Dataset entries
++++++

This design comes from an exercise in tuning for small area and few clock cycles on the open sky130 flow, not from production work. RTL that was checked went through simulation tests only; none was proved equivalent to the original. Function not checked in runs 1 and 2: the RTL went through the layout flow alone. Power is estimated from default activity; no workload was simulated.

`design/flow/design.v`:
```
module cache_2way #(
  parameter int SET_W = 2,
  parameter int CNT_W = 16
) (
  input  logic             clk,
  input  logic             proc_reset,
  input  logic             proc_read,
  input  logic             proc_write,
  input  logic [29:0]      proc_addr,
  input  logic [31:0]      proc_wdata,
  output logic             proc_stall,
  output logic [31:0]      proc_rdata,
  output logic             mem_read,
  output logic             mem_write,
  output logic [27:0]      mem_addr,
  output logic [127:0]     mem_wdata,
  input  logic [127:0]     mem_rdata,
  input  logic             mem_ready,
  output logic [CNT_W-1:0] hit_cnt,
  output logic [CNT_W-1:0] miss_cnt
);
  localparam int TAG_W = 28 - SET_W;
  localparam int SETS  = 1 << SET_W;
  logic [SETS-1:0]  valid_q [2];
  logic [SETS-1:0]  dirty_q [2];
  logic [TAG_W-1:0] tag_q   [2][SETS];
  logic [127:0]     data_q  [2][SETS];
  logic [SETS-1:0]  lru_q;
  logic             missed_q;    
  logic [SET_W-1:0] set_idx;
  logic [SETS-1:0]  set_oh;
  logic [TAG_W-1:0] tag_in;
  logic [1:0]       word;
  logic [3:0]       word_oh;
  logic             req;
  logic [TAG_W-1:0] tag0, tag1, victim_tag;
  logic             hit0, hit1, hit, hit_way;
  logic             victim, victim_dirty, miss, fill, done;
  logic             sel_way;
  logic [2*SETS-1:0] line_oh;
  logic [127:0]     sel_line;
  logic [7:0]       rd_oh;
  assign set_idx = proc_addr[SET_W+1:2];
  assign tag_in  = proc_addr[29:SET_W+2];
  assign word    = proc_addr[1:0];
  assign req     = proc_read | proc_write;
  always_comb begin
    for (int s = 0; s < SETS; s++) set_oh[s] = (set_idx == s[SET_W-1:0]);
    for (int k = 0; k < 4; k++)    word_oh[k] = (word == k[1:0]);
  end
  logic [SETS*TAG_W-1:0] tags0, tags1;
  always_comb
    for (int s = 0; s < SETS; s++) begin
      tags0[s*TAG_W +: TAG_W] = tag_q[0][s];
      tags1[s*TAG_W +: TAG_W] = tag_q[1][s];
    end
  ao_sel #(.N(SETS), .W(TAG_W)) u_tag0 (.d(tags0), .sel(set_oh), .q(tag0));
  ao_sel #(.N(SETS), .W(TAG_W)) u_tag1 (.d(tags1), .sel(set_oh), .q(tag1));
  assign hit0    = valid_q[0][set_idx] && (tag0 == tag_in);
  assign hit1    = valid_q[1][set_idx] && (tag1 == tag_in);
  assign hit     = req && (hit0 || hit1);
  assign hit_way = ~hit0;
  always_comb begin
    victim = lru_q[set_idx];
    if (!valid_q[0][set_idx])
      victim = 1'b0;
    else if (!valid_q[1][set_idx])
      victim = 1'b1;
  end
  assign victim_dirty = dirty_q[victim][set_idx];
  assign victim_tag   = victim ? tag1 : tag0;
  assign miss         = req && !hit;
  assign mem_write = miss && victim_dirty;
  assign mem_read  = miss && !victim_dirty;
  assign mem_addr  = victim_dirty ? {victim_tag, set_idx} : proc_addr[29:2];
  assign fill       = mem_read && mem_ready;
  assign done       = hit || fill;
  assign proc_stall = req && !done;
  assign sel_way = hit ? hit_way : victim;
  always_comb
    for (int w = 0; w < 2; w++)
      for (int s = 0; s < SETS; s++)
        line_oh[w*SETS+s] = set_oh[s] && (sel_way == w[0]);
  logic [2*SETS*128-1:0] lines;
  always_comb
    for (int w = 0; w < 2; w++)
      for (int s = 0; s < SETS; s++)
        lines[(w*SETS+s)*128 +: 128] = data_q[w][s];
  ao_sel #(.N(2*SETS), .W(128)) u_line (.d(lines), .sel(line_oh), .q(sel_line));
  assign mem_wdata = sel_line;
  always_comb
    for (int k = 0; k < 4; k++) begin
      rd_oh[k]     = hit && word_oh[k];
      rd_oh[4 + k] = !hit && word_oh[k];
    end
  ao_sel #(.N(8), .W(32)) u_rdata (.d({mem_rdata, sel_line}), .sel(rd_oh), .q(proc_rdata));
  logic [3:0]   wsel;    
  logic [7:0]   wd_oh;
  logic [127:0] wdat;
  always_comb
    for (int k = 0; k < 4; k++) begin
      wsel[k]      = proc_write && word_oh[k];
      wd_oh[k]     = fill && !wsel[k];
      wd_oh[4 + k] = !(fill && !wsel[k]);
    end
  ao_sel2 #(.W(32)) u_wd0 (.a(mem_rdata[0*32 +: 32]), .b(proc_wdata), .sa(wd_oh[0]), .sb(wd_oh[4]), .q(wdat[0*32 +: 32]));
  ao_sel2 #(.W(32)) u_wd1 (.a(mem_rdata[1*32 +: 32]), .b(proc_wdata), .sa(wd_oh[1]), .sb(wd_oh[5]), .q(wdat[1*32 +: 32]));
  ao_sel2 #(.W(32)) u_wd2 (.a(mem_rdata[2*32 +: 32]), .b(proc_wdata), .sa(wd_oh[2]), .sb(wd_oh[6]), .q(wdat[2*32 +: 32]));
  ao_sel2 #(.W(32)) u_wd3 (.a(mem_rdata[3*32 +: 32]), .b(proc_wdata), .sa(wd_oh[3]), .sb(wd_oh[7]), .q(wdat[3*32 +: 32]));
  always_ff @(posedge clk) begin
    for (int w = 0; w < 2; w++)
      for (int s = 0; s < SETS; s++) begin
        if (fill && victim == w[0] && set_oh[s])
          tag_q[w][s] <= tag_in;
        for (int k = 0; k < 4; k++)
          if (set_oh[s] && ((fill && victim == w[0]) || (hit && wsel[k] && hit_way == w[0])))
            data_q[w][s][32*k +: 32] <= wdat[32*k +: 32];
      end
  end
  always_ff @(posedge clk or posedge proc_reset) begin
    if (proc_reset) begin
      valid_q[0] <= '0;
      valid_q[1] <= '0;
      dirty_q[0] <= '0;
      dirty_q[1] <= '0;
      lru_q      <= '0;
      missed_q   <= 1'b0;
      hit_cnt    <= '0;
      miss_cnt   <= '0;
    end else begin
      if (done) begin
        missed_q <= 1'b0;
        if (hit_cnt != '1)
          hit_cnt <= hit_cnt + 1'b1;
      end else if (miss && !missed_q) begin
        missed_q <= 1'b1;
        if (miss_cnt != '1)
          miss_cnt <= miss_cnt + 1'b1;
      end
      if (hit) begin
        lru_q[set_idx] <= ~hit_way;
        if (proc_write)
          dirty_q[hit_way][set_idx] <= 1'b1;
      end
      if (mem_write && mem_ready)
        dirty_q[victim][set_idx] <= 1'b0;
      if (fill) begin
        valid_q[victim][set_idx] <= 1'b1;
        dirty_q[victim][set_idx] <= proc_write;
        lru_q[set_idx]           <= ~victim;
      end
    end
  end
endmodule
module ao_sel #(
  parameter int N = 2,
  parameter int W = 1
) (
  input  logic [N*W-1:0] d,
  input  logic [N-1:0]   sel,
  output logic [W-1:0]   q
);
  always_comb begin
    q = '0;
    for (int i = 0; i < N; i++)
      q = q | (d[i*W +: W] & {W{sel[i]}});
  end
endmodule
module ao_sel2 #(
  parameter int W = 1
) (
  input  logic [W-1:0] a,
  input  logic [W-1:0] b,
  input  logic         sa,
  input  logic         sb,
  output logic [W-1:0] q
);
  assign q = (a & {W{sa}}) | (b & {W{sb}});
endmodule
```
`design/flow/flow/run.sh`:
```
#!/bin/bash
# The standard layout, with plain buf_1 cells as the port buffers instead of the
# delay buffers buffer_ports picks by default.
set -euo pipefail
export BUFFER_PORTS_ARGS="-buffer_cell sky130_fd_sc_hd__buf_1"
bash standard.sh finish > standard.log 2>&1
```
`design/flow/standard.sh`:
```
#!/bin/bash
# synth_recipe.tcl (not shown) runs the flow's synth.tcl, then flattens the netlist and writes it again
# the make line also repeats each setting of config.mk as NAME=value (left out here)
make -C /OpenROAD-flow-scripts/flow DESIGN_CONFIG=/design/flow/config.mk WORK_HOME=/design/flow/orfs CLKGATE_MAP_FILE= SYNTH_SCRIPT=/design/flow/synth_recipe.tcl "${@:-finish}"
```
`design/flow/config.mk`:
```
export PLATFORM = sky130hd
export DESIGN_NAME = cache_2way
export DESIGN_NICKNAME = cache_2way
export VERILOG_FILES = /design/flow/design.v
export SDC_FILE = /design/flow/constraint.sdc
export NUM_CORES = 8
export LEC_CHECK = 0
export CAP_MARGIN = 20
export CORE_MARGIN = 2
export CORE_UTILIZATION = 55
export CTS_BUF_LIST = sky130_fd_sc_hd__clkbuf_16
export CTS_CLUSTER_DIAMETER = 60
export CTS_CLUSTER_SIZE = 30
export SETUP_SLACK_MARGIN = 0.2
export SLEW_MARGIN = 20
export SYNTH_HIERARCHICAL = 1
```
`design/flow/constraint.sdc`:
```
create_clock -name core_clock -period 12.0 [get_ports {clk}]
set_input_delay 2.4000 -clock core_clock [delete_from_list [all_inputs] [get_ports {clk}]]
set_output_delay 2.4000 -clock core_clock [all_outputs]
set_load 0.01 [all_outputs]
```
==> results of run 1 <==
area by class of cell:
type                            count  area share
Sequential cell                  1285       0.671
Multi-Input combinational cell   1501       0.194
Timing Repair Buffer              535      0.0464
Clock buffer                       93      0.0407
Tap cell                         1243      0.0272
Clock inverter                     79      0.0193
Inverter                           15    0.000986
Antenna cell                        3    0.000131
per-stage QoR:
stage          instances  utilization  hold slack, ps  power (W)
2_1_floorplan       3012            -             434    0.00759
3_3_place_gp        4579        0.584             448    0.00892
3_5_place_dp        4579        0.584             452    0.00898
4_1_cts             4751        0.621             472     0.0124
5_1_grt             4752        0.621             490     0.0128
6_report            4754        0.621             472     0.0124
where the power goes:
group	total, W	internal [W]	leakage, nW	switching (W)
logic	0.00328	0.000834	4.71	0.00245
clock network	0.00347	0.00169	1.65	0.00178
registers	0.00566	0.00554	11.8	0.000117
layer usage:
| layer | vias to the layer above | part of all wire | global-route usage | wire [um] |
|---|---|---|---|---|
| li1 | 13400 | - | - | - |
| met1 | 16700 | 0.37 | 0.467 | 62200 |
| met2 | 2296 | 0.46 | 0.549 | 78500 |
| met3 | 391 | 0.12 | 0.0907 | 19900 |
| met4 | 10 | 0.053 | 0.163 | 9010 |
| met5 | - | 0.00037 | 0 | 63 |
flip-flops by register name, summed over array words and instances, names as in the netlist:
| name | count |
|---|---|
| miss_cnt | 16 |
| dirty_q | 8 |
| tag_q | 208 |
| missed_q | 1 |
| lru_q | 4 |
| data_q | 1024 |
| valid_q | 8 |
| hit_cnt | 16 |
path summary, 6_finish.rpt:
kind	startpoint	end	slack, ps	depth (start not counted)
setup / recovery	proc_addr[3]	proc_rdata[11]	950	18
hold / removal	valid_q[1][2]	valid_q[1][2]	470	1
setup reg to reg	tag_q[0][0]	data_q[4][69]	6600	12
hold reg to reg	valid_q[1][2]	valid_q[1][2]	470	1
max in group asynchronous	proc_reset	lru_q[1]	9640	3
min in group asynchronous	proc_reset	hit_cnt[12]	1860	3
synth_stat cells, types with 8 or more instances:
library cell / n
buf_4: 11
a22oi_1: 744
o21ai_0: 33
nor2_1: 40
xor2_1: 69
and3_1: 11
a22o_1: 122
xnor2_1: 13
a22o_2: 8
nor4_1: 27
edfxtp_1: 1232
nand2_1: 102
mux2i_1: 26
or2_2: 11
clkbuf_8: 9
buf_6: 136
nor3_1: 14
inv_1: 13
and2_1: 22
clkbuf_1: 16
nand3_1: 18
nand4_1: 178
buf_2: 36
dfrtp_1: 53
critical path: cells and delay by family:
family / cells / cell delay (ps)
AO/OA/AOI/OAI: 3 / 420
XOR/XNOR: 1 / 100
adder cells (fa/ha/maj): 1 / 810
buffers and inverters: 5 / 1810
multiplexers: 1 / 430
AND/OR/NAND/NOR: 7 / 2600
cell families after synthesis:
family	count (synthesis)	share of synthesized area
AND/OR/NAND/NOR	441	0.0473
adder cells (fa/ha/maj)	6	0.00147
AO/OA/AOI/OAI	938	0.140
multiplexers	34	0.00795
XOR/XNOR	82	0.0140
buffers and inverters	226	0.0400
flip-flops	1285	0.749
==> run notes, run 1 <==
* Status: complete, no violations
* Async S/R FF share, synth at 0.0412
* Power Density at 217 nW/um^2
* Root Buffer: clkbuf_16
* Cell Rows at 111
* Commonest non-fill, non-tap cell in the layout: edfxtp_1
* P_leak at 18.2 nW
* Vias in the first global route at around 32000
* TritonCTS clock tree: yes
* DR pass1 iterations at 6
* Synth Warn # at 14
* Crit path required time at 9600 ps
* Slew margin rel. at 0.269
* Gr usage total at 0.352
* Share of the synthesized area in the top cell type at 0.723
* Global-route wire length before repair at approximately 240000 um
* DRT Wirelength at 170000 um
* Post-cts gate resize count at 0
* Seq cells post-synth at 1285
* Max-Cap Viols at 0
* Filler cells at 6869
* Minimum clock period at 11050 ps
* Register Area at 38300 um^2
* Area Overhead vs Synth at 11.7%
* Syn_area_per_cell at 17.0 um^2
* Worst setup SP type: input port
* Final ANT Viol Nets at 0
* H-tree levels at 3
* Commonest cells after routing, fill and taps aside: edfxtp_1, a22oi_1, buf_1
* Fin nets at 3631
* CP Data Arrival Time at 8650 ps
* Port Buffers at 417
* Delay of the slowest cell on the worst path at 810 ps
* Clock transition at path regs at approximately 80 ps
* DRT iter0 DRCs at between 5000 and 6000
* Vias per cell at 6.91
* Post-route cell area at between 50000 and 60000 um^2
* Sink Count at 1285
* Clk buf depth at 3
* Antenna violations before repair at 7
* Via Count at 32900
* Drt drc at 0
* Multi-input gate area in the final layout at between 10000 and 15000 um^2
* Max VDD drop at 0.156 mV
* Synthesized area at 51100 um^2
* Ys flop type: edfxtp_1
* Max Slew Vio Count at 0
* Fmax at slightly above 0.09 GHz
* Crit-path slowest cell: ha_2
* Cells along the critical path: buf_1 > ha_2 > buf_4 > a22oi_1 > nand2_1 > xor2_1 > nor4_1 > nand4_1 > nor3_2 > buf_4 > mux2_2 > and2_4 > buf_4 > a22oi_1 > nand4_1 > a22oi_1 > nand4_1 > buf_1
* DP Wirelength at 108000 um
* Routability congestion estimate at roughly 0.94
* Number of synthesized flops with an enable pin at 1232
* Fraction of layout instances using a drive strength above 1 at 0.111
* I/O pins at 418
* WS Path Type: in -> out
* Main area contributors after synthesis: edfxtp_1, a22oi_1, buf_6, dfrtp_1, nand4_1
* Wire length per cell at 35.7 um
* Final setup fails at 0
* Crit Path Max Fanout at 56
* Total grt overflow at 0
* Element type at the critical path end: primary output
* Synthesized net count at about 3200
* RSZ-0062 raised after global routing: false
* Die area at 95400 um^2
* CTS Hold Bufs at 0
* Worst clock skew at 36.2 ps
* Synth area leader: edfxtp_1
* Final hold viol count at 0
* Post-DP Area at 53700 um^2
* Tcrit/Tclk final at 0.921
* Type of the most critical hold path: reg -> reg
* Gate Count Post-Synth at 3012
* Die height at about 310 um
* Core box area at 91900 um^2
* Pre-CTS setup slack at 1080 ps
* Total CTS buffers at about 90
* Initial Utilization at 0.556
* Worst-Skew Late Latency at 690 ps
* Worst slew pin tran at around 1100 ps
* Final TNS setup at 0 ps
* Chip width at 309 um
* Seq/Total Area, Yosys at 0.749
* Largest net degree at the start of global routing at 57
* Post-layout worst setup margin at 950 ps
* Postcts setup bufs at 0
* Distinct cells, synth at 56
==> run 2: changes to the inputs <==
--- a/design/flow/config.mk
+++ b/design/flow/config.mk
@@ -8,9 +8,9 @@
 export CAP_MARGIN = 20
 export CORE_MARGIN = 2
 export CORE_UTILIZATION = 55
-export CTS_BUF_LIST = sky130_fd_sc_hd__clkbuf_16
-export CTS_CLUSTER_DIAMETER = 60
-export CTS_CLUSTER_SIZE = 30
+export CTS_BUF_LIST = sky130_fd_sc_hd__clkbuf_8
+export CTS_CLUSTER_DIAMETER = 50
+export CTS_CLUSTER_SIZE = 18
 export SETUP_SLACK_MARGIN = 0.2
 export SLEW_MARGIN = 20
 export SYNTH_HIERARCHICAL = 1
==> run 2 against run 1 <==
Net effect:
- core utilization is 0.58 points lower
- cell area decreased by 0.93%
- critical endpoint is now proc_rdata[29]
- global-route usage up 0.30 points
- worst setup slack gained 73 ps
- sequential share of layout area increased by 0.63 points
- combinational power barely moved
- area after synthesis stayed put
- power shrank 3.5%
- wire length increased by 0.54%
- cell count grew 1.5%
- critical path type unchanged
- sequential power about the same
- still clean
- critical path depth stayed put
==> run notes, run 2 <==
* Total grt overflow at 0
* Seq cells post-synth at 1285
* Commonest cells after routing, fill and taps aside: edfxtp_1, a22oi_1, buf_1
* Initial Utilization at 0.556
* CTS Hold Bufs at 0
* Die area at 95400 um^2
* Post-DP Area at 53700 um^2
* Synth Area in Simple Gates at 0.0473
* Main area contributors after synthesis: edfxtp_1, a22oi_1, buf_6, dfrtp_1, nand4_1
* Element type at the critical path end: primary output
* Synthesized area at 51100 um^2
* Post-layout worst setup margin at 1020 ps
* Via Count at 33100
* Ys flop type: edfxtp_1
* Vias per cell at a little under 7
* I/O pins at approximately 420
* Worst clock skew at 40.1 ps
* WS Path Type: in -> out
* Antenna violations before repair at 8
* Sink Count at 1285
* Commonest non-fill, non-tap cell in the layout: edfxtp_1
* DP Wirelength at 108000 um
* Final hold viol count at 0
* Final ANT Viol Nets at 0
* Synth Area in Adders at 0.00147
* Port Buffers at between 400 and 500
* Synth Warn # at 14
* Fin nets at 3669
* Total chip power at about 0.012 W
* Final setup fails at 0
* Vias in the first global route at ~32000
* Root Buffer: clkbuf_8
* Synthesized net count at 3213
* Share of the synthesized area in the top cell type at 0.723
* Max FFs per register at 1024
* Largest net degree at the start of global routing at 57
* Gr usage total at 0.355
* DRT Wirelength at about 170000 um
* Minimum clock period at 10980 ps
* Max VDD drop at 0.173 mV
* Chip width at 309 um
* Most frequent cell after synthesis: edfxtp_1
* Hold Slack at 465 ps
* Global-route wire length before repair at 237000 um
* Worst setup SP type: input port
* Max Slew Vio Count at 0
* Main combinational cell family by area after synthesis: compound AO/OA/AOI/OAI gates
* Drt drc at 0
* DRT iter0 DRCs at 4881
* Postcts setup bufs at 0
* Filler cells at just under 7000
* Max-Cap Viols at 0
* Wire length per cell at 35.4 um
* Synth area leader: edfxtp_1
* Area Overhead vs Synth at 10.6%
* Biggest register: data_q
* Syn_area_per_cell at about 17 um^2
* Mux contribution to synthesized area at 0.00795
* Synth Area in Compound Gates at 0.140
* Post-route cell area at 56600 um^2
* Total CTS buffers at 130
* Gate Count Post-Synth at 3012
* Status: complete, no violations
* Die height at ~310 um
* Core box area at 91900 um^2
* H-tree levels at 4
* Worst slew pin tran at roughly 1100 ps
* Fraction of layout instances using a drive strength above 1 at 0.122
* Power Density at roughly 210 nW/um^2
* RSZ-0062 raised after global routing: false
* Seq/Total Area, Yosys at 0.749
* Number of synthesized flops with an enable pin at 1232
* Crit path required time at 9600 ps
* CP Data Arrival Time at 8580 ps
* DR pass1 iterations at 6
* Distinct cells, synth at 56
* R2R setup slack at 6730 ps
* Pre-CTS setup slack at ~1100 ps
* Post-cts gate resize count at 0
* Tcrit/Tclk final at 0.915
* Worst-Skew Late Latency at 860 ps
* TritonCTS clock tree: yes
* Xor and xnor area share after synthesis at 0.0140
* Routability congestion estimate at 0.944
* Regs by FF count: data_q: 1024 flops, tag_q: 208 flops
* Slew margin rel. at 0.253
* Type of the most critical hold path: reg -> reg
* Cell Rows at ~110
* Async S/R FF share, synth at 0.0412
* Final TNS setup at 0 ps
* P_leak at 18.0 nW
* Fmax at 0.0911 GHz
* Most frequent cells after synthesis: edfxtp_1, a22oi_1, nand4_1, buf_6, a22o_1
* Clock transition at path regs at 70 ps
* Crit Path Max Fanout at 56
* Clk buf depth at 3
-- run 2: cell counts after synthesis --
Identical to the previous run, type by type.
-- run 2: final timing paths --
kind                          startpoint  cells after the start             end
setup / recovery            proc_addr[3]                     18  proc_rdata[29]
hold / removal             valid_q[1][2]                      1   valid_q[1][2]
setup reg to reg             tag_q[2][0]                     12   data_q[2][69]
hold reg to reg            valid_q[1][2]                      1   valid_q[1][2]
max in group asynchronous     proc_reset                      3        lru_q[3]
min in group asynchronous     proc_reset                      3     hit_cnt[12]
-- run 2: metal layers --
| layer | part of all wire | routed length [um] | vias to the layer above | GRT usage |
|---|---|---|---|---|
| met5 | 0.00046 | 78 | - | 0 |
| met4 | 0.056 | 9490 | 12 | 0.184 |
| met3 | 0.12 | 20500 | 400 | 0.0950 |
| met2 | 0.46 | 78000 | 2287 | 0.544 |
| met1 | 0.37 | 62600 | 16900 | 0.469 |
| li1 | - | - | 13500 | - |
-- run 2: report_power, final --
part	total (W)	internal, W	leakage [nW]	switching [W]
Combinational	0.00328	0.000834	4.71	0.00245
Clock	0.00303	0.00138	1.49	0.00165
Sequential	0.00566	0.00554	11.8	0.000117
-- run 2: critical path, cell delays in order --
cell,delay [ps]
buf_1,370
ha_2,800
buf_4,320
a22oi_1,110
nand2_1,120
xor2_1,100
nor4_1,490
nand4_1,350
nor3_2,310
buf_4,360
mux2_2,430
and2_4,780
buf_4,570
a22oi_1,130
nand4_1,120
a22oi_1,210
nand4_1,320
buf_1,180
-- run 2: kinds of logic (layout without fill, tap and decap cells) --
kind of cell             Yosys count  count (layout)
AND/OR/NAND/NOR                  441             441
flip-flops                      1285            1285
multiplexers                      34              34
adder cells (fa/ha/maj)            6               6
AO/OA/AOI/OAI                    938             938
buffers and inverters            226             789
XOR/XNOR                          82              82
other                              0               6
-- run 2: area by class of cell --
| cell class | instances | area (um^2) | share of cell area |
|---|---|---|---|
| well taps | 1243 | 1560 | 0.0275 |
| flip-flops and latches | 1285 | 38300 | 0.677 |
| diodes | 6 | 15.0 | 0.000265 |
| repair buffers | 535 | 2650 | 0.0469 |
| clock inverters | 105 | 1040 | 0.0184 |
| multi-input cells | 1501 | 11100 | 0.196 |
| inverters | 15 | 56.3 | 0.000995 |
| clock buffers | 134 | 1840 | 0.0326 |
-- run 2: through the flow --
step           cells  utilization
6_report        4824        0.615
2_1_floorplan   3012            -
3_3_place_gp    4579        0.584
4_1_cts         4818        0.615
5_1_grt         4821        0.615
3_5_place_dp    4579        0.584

++++++

• _Exercise description_:
Copy the lines above exactly, beginning at the line that has "-- run 2: critical" and stopping after the line that has "56.3 | 0.000995 |", and omit the rest.

• _Reply to the task_:
-- run 2: critical path, cell delays in order --
cell,delay [ps]
buf_1,370
ha_2,800
buf_4,320
a22oi_1,110
nand2_1,120
xor2_1,100
nor4_1,490
nand4_1,350
nor3_2,310
buf_4,360
mux2_2,430
and2_4,780
buf_4,570
a22oi_1,130
nand4_1,120
a22oi_1,210
nand4_1,320
buf_1,180
-- run 2: kinds of logic (layout without fill, tap and decap cells) --
kind of cell             Yosys count  count (layout)
AND/OR/NAND/NOR                  441             441
flip-flops                      1285            1285
multiplexers                      34              34
adder cells (fa/ha/maj)            6               6
AO/OA/AOI/OAI                    938             938
buffers and inverters            226             789
XOR/XNOR                          82              82
other                              0               6
-- run 2: area by class of cell --
| cell class | instances | area (um^2) | share of cell area |
|---|---|---|---|
| well taps | 1243 | 1560 | 0.0275 |
| flip-flops and latches | 1285 | 38300 | 0.677 |
| diodes | 6 | 15.0 | 0.000265 |
| repair buffers | 535 | 2650 | 0.0469 |
| clock inverters | 105 | 1040 | 0.0184 |
| multi-input cells | 1501 | 11100 | 0.196 |
| inverters | 15 | 56.3 | 0.000995 |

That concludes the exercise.